沈臨洛嘆了口氣,悠悠道:“這正是我請皇上下旨娶你的原因。”
“什麼?”夏清時猛地抬起頭,盯住了沈臨洛。
房間裡一片昏暗,只有隱約的燭光從碧紗窗外透進來,照得人影影綽綽,看不清本來面目。
“你已落入了段南唐的陷阱,被他利用而不自知,我只得先把你從那泥淖中拖出來,好讓你看清他本來的面目。”
夏清時緊緊的咬住了唇,忽而又松開。
她知道段南唐並非良善之人,也確信他的本性並不壞。
他只是太想要天下,太想要讓自己強大起來,為了獲得他心中的東西,有的時候甚至會不折手段。
夏清時從不騙自己,這些她都知道。
正是因為都知道,所以在懵懂中對他心動時,在決定愛他的那一刻。
夏清時便下定了決心,要付出自己全部的愛,去對待這段感情。
愛並非金銀一般,會有用盡的一天,愛會越愛越多。
段南唐從小在爾虞我詐,冷血無情的皇宮中長大,養成了如今這副冷淡絕情的性子。
“是,在很多的時候他都顯得殘忍,而又無情,正是因為如此,從他心中萌生出的愛意才愈顯珍貴。”
夏清時毫不猶豫的說:“無論是天潢貴胄,還是乞丐無賴,人人都有愛與被愛的權利,我愛段南唐,也因此毫不懷疑的相信他,他會利用我,畢竟一開始我們本就是相互利用的,但我相信他絕不會騙我。”
沈臨洛的眸光徹底的暗了下去。
這是夏清時第一次說出心中所想,哪怕是對段南唐,也從未有過。
她頓了頓,接著道:“你放心,也許曾經的段南唐為了他心中所想,做事沒有底線,如今,我會成為他的底線。”

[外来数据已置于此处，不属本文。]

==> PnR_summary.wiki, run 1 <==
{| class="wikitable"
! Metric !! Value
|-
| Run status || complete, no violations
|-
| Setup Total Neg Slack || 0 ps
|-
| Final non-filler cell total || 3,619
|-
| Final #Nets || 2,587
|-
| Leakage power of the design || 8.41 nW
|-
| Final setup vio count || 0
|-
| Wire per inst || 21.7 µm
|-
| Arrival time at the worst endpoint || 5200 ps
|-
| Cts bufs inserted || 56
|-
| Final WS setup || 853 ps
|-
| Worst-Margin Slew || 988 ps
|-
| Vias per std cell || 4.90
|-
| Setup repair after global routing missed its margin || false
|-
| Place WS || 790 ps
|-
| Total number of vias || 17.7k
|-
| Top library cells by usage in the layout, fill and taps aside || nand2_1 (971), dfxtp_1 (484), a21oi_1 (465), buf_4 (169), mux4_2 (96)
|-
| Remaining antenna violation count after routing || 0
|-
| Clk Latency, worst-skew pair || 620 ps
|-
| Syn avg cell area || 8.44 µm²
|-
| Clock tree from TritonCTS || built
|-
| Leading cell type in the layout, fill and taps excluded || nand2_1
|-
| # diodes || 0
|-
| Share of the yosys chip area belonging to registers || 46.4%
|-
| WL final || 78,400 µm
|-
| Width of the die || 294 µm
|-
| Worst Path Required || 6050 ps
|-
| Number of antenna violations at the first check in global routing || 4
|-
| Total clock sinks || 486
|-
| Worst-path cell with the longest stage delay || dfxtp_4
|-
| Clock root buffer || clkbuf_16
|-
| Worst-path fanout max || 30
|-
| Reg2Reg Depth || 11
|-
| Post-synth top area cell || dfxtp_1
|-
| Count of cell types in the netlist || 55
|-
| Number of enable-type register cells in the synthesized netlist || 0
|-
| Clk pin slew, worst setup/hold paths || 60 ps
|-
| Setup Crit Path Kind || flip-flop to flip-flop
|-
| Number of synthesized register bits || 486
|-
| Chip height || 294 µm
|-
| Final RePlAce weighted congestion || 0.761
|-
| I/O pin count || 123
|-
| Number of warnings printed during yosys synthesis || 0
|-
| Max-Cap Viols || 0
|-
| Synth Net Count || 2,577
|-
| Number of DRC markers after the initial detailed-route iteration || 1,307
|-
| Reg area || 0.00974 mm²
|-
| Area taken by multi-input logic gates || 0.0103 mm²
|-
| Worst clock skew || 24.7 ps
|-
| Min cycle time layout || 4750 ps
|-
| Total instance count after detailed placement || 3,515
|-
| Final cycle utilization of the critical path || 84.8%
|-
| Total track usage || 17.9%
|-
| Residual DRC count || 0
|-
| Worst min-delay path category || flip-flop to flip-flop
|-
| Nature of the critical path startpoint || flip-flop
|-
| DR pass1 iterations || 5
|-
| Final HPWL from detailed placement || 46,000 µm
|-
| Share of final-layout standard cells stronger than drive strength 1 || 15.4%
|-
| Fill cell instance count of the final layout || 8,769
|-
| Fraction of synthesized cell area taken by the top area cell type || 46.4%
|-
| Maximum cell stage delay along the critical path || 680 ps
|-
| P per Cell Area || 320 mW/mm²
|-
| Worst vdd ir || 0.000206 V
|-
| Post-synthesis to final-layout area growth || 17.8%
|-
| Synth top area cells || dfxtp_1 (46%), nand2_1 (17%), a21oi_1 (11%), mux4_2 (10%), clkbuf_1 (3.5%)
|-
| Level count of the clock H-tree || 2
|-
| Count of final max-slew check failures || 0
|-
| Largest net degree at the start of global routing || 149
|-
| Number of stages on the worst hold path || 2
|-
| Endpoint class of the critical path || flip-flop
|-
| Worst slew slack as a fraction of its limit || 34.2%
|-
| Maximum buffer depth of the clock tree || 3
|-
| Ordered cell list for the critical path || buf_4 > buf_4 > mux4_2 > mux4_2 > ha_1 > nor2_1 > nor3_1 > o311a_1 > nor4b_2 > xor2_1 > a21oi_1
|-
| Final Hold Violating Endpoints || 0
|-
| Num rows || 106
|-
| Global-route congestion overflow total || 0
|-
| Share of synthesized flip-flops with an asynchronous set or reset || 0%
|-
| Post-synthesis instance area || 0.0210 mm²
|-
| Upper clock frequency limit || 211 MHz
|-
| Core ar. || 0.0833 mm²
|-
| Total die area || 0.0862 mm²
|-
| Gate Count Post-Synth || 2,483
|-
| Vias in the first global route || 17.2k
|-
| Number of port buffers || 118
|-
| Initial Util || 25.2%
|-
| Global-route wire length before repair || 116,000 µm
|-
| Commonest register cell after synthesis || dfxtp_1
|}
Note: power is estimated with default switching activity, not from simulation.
## src/rtl/llsc_monitor.sv

```systemverilog
module llsc_monitor #(
  parameter int NCORE = 4,
  parameter int AW    = 4,
  parameter int DW    = 8
) (
  input  logic               clk,
  input  logic               rst_n,
  input  logic [NCORE-1:0]   req_valid,
  input  logic [2*NCORE-1:0] req_op,
  input  logic [NCORE*AW-1:0] req_addr,
  input  logic [NCORE*DW-1:0] req_wdata,
  output logic [NCORE-1:0]   req_gnt,
  output logic [NCORE-1:0]   rsp_valid,
  output logic [DW-1:0]      rsp_data,
  output logic               rsp_ok,
  output logic               wr_fire
);
  localparam int DEPTH = 1 << AW;
  localparam int IW    = (NCORE > 1) ? $clog2(NCORE) : 1;
  localparam logic [1:0] OP_LD = 2'd0, OP_LL = 2'd1, OP_ST = 2'd2, OP_SC = 2'd3;

  logic [DW-1:0] mem [DEPTH];
  logic          resv_v [NCORE];
  logic [AW-1:0] resv_a [NCORE];

  logic [IW-1:0] w_idx;
  logic [1:0]    w_op;
  logic [AW-1:0] w_addr;
  logic [DW-1:0] w_data;
  logic          any, sc_ok, commit;

  assign any     = |req_valid;
  assign req_gnt = req_valid & (~req_valid + 1'b1);

  always_comb begin
    w_idx = '0;
    for (int i = NCORE - 1; i >= 0; i--)
      if (req_valid[i]) w_idx = IW'(i);
  end

  assign w_op   = req_op[w_idx*2 +: 2];
  assign w_addr = req_addr[w_idx*AW +: AW];
  assign w_data = req_wdata[w_idx*DW +: DW];
  assign sc_ok  = (w_op == OP_SC) && resv_v[w_idx] && (resv_a[w_idx] == w_addr);
  assign commit = any && ((w_op == OP_ST) || sc_ok);

  always_ff @(posedge clk) begin
    if (!rst_n) begin
      rsp_valid <= '0;
      rsp_data  <= '0;
      rsp_ok    <= 1'b0;
      wr_fire   <= 1'b0;
      for (int k = 0; k < DEPTH; k++) mem[k] <= '0;
    end else begin
      rsp_valid <= req_gnt;
      rsp_data  <= mem[w_addr];
      rsp_ok    <= any && sc_ok;
      wr_fire   <= commit;
      if (commit) mem[w_addr] <= w_data;
    end
  end

  for (genvar i = 0; i < NCORE; i++) begin : g_resv
    logic mine;
    assign mine = any && (w_idx == IW'(i));
    always_ff @(posedge clk) begin
      if (!rst_n) begin
        resv_v[i] <= 1'b0;
        resv_a[i] <= '0;
      end else if (mine && w_op == OP_LL) begin
        resv_v[i] <= 1'b1;
        resv_a[i] <= w_addr;
      end else if (mine && w_op == OP_SC) begin
        resv_v[i] <= 1'b0;
      end else if (commit && !mine && resv_a[i] == w_addr) begin
        resv_v[i] <= 1'b0;
      end
    end
  end

  // silence unused OP_LD by referencing it in a harmless compare
  logic is_ld;
  assign is_ld = (w_op == OP_LD);
endmodule

```
File: src/rtl/i2c_am_pkg.sv
package i2c_am_pkg;
  localparam int DEF_ADDR_W = 10;
  localparam int DEF_BYTE_W = 8;

  typedef enum logic [2:0] {
    ST_IDLE,   // no Start since reset or Stop
    ST_ADDR,   // next byte is the first address byte
    ST_LOW,    // 10-bit high byte matched (write), low byte expected
    ST_WR,     // addressed for writing
    ST_RD,     // addressed for reading
    ST_SKIP    // not addressed, wait for Start
  } am_state_e;
endpackage
$ cat src/rtl/bank_window_pkg.sv
package bank_window_pkg;

    localparam int PTR_W = 16;
    localparam int OFF_W = 11;

    localparam logic [15:0] CFG_RST   = 16'hA0B1;
    localparam logic [15:0] CTL_RST   = 16'h1210;
    localparam logic [4:0]  ERX_RST   = 5'h1F;
    localparam logic [7:0]  SIG_BYTE  = 8'h33;
    localparam logic [7:0]  PTRH_MASK = 8'hF7;

    localparam logic [3:0] OFF_BANK  = 4'd14;
    localparam logic [3:0] OFF_SIG   = 4'd15;
    localparam logic [1:0] BANK_DATA = 2'd2;

    typedef struct packed {
        logic [1:0]  bank;
        logic [15:0] txc;
        logic [15:0] rxc;
        logic [15:0] cfg;
        logic [15:0] gp;
        logic [15:0] ctl;
        logic [4:0]  erx;
    } regs_t;

    function automatic regs_t regs_reset();
        regs_t r;
        r.bank = 2'd0;
        r.txc  = 16'h0000;
        r.rxc  = 16'h0000;
        r.cfg  = CFG_RST;
        r.gp   = 16'h0000;
        r.ctl  = CTL_RST;
        r.erx  = ERX_RST;
        return r;
    endfunction

endpackage

$ cat src/rtl/bank_window_regs.sv
module bank_window_regs
    import bank_window_pkg::*;
(
    input  logic       clk,
    input  logic       rst_n,
    input  logic       wr_i,
    input  logic       soft_rst_i,
    input  logic [3:0] off_i,
    input  logic [7:0] wdata_i,
    output regs_t      regs_o
);

    regs_t r_d, r_q;

    always_comb begin
        r_d = r_q;
        if (soft_rst_i) begin
            r_d = regs_reset();
        end else if (wr_i) begin
            if (off_i == OFF_BANK) begin
                r_d.bank = wdata_i[1:0];
            end else begin
                case (r_q.bank)
                    2'd0: begin
                        case (off_i)
                            4'd0: r_d.txc[7:0]  = wdata_i;
                            4'd1: r_d.txc[15:8] = wdata_i;
                            4'd4: r_d.rxc[7:0]  = wdata_i;
                            4'd5: r_d.rxc[15:8] = wdata_i;
                            default: ;
                        endcase
                    end
                    2'd1: begin
                        case (off_i)
                            4'd0:  r_d.cfg[7:0]  = wdata_i;
                            4'd1:  r_d.cfg[15:8] = wdata_i;
                            4'd10: r_d.gp[7:0]   = wdata_i;
                            4'd11: r_d.gp[15:8]  = wdata_i;
                            4'd12: r_d.ctl[7:0]  = {wdata_i[7:2], 2'b00};
                            4'd13: r_d.ctl[15:8] = wdata_i;
                            default: ;
                        endcase
                    end
                    2'd3: begin
                        if (off_i == 4'd12) r_d.erx = wdata_i[4:0];
                    end
                    default: ;
                endcase
            end
        end
    end

    always_ff @(posedge clk or negedge rst_n) begin
        if (!rst_n) r_q <= regs_reset();
        else        r_q <= r_d;
    end

    assign regs_o = r_q;

    AST_CTL_LOW_ZERO: assert property (@(posedge clk) disable iff (!rst_n)
        r_q.ctl[1:0] == 2'b00);

    AST_SOFT_RESET: assert property (@(posedge clk) disable iff (!rst_n)
        (wr_i && r_q.bank == 2'd0 && off_i == 4'd5 && wdata_i[7])
        |=> (r_q.bank == 2'd0 && r_q.cfg == CFG_RST && r_q.ctl == CTL_RST
             && r_q.erx == ERX_RST && r_q.rxc == 16'h0000));

endmodule

$ cat src/rtl/bank_window_ptr.sv
module bank_window_ptr
    import bank_window_pkg::*;
#(
    parameter int BUF_W = 2
) (
    input  logic             clk,
    input  logic             rst_n,
    input  logic             soft_rst_i,
    input  logic             wr_lo_i,
    input  logic             wr_hi_i,
    input  logic [7:0]       wdata_i,
    input  logic             acc_i,
    input  logic [1:0]       addr_lo_i,
    input  logic [BUF_W-1:0] rxq_head_i,
    input  logic [BUF_W-1:0] pkt_num_i,
    output logic [PTR_W-1:0] ptr_o,
    output logic [BUF_W-1:0] buf_o,
    output logic [OFF_W-1:0] off_o
);

    localparam int SEL_BIT  = PTR_W - 1;
    localparam int AUTO_BIT = PTR_W - 2;

    logic [PTR_W-1:0] ptr_d, ptr_q;
    logic             auto_inc;

    assign auto_inc = ptr_q[AUTO_BIT];

    always_comb begin
        ptr_d = ptr_q;
        if (soft_rst_i) begin
            ptr_d = '0;
        end else if (wr_lo_i) begin
            ptr_d[7:0] = wdata_i;
        end else if (wr_hi_i) begin
            ptr_d[15:8] = wdata_i;
        end else if (acc_i && auto_inc) begin
            ptr_d[OFF_W-1:0] = ptr_q[OFF_W-1:0] + OFF_W'(1);
        end
    end

    always_ff @(posedge clk or negedge rst_n) begin
        if (!rst_n) ptr_q <= '0;
        else        ptr_q <= ptr_d;
    end

    assign buf_o = ptr_q[SEL_BIT] ? rxq_head_i : pkt_num_i;
    assign off_o = auto_inc ? ptr_q[OFF_W-1:0]
                            : ptr_q[OFF_W-1:0] + OFF_W'(addr_lo_i);
    assign ptr_o = ptr_q;

    AST_AUTOINC_STEP: assert property (@(posedge clk) disable iff (!rst_n)
        (acc_i && auto_inc && !soft_rst_i)
        |=> (ptr_q[OFF_W-1:0] == $past(ptr_q[OFF_W-1:0]) + OFF_W'(1))
            && (ptr_q[PTR_W-1:OFF_W] == $past(ptr_q[PTR_W-1:OFF_W])));

    AST_FIXED_HOLD: assert property (@(posedge clk) disable iff (!rst_n)
        (acc_i && !auto_inc && !soft_rst_i && !wr_lo_i && !wr_hi_i)
        |=> (ptr_q == $past(ptr_q)));

endmodule

$ cat src/rtl/bank_window_rdmux.sv
module bank_window_rdmux
    import bank_window_pkg::*;
#(
    parameter int NUM_BUFS = 4
) (
    input  logic [3:0]          off_i,
    input  regs_t               regs_i,
    input  logic [PTR_W-1:0]    ptr_i,
    input  logic [NUM_BUFS-1:0] inuse_i,
    input  logic [7:0]          mem_rdata_i,
    output logic [7:0]          rdata_o
);

    localparam int CNT_W = $clog2(NUM_BUFS + 1);

    logic [CNT_W-1:0] used_cnt;

    always_comb begin
        used_cnt = '0;
        for (int i = 0; i < NUM_BUFS; i++) begin
            used_cnt = used_cnt + CNT_W'(inuse_i[i]);
        end
    end

    always_comb begin
        rdata_o = 8'h00;
        if (off_i == OFF_BANK) begin
            rdata_o = {6'b0, regs_i.bank};
        end else if (off_i == OFF_SIG) begin
            rdata_o = SIG_BYTE;
        end else begin
            case (regs_i.bank)
                2'd0: begin
                    case (off_i)
                        4'd0: rdata_o = regs_i.txc[7:0];
                        4'd1: rdata_o = regs_i.txc[15:8];
                        4'd4: rdata_o = regs_i.rxc[7:0];
                        4'd5: rdata_o = regs_i.rxc[15:8];
                        4'd8: rdata_o = 8'(NUM_BUFS);
                        4'd9: rdata_o = 8'(used_cnt);
                        default: ;
                    endcase
                end
                2'd1: begin
                    case (off_i)
                        4'd0:  rdata_o = regs_i.cfg[7:0];
                        4'd1:  rdata_o = regs_i.cfg[15:8];
                        4'd10: rdata_o = regs_i.gp[7:0];
                        4'd11: rdata_o = regs_i.gp[15:8];
                        4'd12: rdata_o = regs_i.ctl[7:0];
                        4'd13: rdata_o = regs_i.ctl[15:8];
                        default: ;
                    endcase
                end
                2'd2: begin
                    case (off_i)
                        4'd6:  rdata_o = ptr_i[7:0];
                        4'd7:  rdata_o = ptr_i[15:8] & PTRH_MASK;
                        4'd8, 4'd9, 4'd10, 4'd11: rdata_o = mem_rdata_i;
                        default: ;
                    endcase
                end
                default: begin
                    if (off_i == 4'd12) rdata_o = {3'b0, regs_i.erx};
                end
            endcase
        end
    end

endmodule

$ cat src/rtl/bank_window.sv
module bank_window
    import bank_window_pkg::*;
#(
    parameter int NUM_BUFS = 4,
    localparam int BUF_W = (NUM_BUFS > 1) ? $clog2(NUM_BUFS) : 1
) (
    input  logic                clk,
    input  logic                rst_n,
    input  logic [3:0]          host_addr,
    input  logic                host_wr,
    input  logic                host_rd,
    input  logic [7:0]          host_wdata,
    output logic [7:0]          host_rdata,
    output logic                mem_en,
    output logic                mem_we,
    output logic [BUF_W-1:0]    mem_buf,
    output logic [10:0]         mem_off,
    output logic [7:0]          mem_wdata,
    input  logic [7:0]          mem_rdata,
    input  logic [BUF_W-1:0]    rxq_head,
    input  logic [BUF_W-1:0]    pkt_num,
    input  logic [NUM_BUFS-1:0] inuse
);

    regs_t            regs;
    logic [PTR_W-1:0] ptr;
    logic             in_data_bank;
    logic             data_acc;
    logic             soft_rst;
    logic             ptr_wr_lo;
    logic             ptr_wr_hi;

    assign in_data_bank = (regs.bank == BANK_DATA);
    assign data_acc  = (host_wr || host_rd) && in_data_bank && (host_addr[3:2] == 2'b10);
    assign soft_rst  = host_wr && (regs.bank == 2'd0) && (host_addr == 4'd5) && host_wdata[7];
    assign ptr_wr_lo = host_wr && in_data_bank && (host_addr == 4'd6);
    assign ptr_wr_hi = host_wr && in_data_bank && (host_addr == 4'd7);

    bank_window_regs u_regs (
        .clk        (clk),
        .rst_n      (rst_n),
        .wr_i       (host_wr),
        .soft_rst_i (soft_rst),
        .off_i      (host_addr),
        .wdata_i    (host_wdata),
        .regs_o     (regs)
    );

    bank_window_ptr #(.BUF_W(BUF_W)) u_ptr (
        .clk        (clk),
        .rst_n      (rst_n),
        .soft_rst_i (soft_rst),
        .wr_lo_i    (ptr_wr_lo),
        .wr_hi_i    (ptr_wr_hi),
        .wdata_i    (host_wdata),
        .acc_i      (data_acc),
        .addr_lo_i  (host_addr[1:0]),
        .rxq_head_i (rxq_head),
        .pkt_num_i  (pkt_num),
        .ptr_o      (ptr),
        .buf_o      (mem_buf),
        .off_o      (mem_off)
    );

    bank_window_rdmux #(.NUM_BUFS(NUM_BUFS)) u_rdmux (
        .off_i       (host_addr),
        .regs_i      (regs),
        .ptr_i       (ptr),
        .inuse_i     (inuse),
        .mem_rdata_i (mem_rdata),
        .rdata_o     (host_rdata)
    );

    assign mem_en    = data_acc;
    assign mem_we    = data_acc && host_wr;
    assign mem_wdata = host_wdata;

    AST_SIG_READ: assert property (@(posedge clk) disable iff (!rst_n)
        (host_rd && host_addr == OFF_SIG) |-> (host_rdata == SIG_BYTE));

endmodule

$ cat config.mk
export PLATFORM = sky130hd
export DESIGN_NAME = bank_window
export DESIGN_NICKNAME = d
export VERILOG_FILES = /design/src/rtl/bank_window_pkg.sv /design/src/rtl/bank_window_regs.sv /design/src/rtl/bank_window_ptr.sv /design/src/rtl/bank_window_rdmux.sv /design/src/rtl/bank_window.sv
export SDC_FILE = /design/constraint.sdc
export NUM_CORES = 1
export LEC_CHECK = 0
export BUFFER_PORTS_ARGS = -buffer_cell sky130_fd_sc_hd__buf_2
export CAP_MARGIN = 30
export CORE_MARGIN = 8
export CORE_UTILIZATION = 29
export DETAILED_ROUTE_END_ITERATION = 10
export HOLD_SLACK_MARGIN = 0.12
export SETUP_SLACK_MARGIN = 0.2
export SLEW_MARGIN = 5
export SYNTH_ARGS = -nofsm -noshare
export SYNTH_HDL_FRONTEND = slang
export SYNTH_HIERARCHICAL = 1
export SYNTH_SLANG_ARGS = --single-unit
$ cat constraint.sdc
create_clock -name clk -period 2.5 [get_ports clk]
set_clock_uncertainty 0.15 [all_clocks]
set_input_delay 0.25 -clock clk [delete_from_list [all_inputs] [get_ports clk]]
set_output_delay 0.25 -clock clk [all_outputs]
set_load 0.02 [all_outputs]
==> flow_summary.yaml <==
run_status:
  run_status: "finished, violations left"
  violated_checks: "setup timing"
cells_and_area:
  n_fill_cell: 2243
  fraction_of_final_layout_cells_sized_beyond_drive_strength_1_pct: 28.6
  num-nets-final: 776
  seq_area_um2: 2520
  layoutNonFillerInstCount: 1027
  area_used_by_multi_input_combinational_logic_um2: 3940
  fin_util_pct: 35.8
  num_antenna_cells: 0
  syn2layout_area_growth_pct: 21.8
  final_cell_area_um2: 8050
critical_path:
  critical_path.slowest_cell: "sky130_fd_sc_hd__fa_1"
  cp.buffers_inverters: 2
  timing.setup.critical_path_class: "in2out"
  cpLargestDelayFamily: "adder cells"
  cp-start-kind: "primary input"
  critical_path_depth: 8
  timing.rr.start: "u_regs/regs_o[85]$_DFFE_PN0P_"
  path_max_fanout: 1
  r2r_slack_ps: 330
  timing.critical_path.required_ps: 2100
  worst_r2r_endpoint: "u_ptr/ptr_o[9]$_DFFE_PN0P_"
  worstPathArrival_ps: 2170
  cp_cell_sequence: "buf_6, fa_1, ha_4, ha_4, a221o_1, and3_4, o31a_1, buf_6"
  endpoint_kind: "primary output"
  critical_path.max_stage_delay_ps: 570
  worstRegToRegCells: 8
global_routing:
  grt_start_max_net_pins: 46
  grt_pass1_vias: 5573
  grt_use_total_pct: 14.5
  remaining_global_route_overflow: 0
  number_of_antenna_violations_at_the_first_check_in_global_routing: 0
  global_route_wire_length_before_repair_um: 31900
placement:
  place_inst: 996
  postPlaceCellArea_um2: 7370
  buffer_ports.inserted: 62
  gpl.final_weighted_congestion: 0.916
  post-dp-hpwl_um: 14800
timing:
  setup_violations: 1
  final_min_period_over_clock_period_pct: 103
  grt_setup_unrepaired: "yes"
  timing.final.hold_violations: 0
  final-max-slew-violation-count: 0
  slew_headroom_pct: 56.3
  timing.fmax_mhz: 389
  min_clock_period_post_route_ps: 2570
  fin_setup_tns_ps: -68.1
  worstMarginPinSlew_ps: 656
  final_worst_slack_ps: -68.1
routing:
  avgViaCountPerCell: 5.36
  post_drt_antenna_nets: 0
  post_drt_wl_per_cell_um: 20.1
  dr.first_iter.drc_count: 385
  wl_um: 20600
  drt-pass1-iter-count: 7
  drt_drc_violations_left: 0
  vias: 5502
power_and_ir_drop:
  ir_drop_mv: 0.337
  leakagePower_uw: 0.00383
  power_per_cell_area_nw_per_um2: 663
  totalPowerFinal_uw: 5340
floorplan:
  die_width_um: 167
  core_area_um2: 22500
  rows: 55
  dieArea_um2: 27900
  initial_utilization_pct: 29.4
  pin_count: 63
  die_h_um: 167
worst_hold_path:
  min-delay-path-class: "in2async"
run:
  timing.max_cap.violations: 0
clock_tree:
  clock_sinks: 100
  clockBufferDepth: 2
  cts_root_buffer: "sky130_fd_sc_hd__clkbuf_16"
  cts_tree: "built"
  cts_buffers: 9
  htree_levels: 3
  clkSlewWorstSetupHoldPaths_ps: 70
  worst_skew_pair.late_latency_ps: 360
logic_synthesis:
  avgSynthCellArea_um2: 9.97
  post_synth_instance_area_um2: 6610
  yosys_warnings: 6
  synthCells: 663
-- stage by stage --
step,worst slack (ps),hold WS (ps)
floorplan,186,-196
CTS,-67.6,322
finish,-68.1,315
detailed placement,-153,165
global placement,-175,167
global route,-124,370
-- where the power goes --
group,internal [µW],switching [µW]
Sequential,2070,309
Clock,688,677
Combinational,738,854
Total,3500,1840
-- what timing repair did --
item,in CTS,in global routing
pin swaps,12,12
resized for setup,47,23
setup endpoints to repair,14,17
setup buffers,5,1
hold endpoints to repair,56,0
hold buffers,9,0
gates cloned,0,0
-- cell usage in the layout, fill, tap and decap left out, types with 5 or more instances in the layout --
cell type                         n
sky130_fd_sc_hd__nand2_1         26
sky130_fd_sc_hd__clkbuf_16        9
sky130_fd_sc_hd__and3_1           5
sky130_fd_sc_hd__nand3b_1        10
sky130_fd_sc_hd__o22ai_1          6
sky130_fd_sc_hd__buf_2           42
sky130_fd_sc_hd__nor2_1          42
sky130_fd_sc_hd__xnor2_1          7
sky130_fd_sc_hd__dlygate4sd3_1    9
sky130_fd_sc_hd__o21ai_0          8
sky130_fd_sc_hd__a222oi_1         7
sky130_fd_sc_hd__or3b_1           5
sky130_fd_sc_hd__dfrtp_1         83
sky130_fd_sc_hd__dfstp_2         14
sky130_fd_sc_hd__a21oi_1         20
sky130_fd_sc_hd__inv_1            8
sky130_fd_sc_hd__mux2i_1        103
sky130_fd_sc_hd__nand4b_1        10
sky130_fd_sc_hd__nand4_1          7
sky130_fd_sc_hd__nand2b_1        85
sky130_fd_sc_hd__buf_4           67
sky130_fd_sc_hd__nand3_1          9
-- worst max path at each step --
| stage | from | to | slack, ps |
|---|---|---|---|
| floorplan | inuse[0] | host_rdata[1] | 190 |
| global placement | inuse[0] | host_rdata[1] | -170 |
| detailed placement | inuse[0] | host_rdata[1] | -150 |
| CTS | inuse[0] | host_rdata[1] | -70 |
| global route | inuse[0] | host_rdata[1] | -120 |
| finish | inuse[0] | host_rdata[1] | -70 |
-- cell type report --
| type | count | area share (%) |
|---|---|---|
| Clock inverter | 6 | 0.575 |
| Sequential cell | 100 | 31.3 |
| Clock buffer | 10 | 2.84 |
| Tap cell | 285 | 4.43 |
| Inverter | 9 | 0.419 |
| Multi-Input combinational cell | 491 | 48.9 |
| Timing Repair Buffer | 126 | 11.5 |
-- per-layer routing --
metal | GRT usage (%) | vias to the layer above | part of all wire [%]
met4 | 7.95 | 0 | 3.3
li1 | - | 2518 | -
met1 | 18.3 | 2771 | 44
met3 | 1.56 | 45 | 4.3
met5 | 0 | - | 0
met2 | 23.8 | 168 | 49
-- sequential cells by signal (all words and copies together), names as in the netlist --
| name | flops |
|---|---|
| u_regs/regs_o | 85 |
| u_ptr/ptr_o | 15 |
-- worst register-to-register path: cells and delay by family (launching register included) --
family	cells	cell delay, ps
DFF	1	460
and+or+nand+nor	3	710
AOI/OAI and AO/OA	3	340
buffers and inverters	2	390
(Power assumes the default switching activity.)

夏清時相信,段南唐想要的只是天下,只是本該屬於他的那個位置,即便是讓自己進宮,也只是查探太子的真實身世,段南唐絕不是會做出誣陷忠義賢良的那類人。
沈臨洛點點頭:“願一切如你所想。”
……
從石寶舫離開,回去的路上,夏清時與沈臨洛兩人一路無話。
直到遠遠的見到坐在一塊的綠筠和玉練槌,夏清時這才忽然開口道:“沈太傅,你的顧慮剛剛我已經給你解釋清楚了,還請你向皇上請旨悔婚,不要娶我。”
沈臨洛坐在馬車前,夏清時看不到他的表情,只能聽到他朗朗的嗓音,從前面傳來,只是簡簡單單一個字,幹脆而又利落:“好。”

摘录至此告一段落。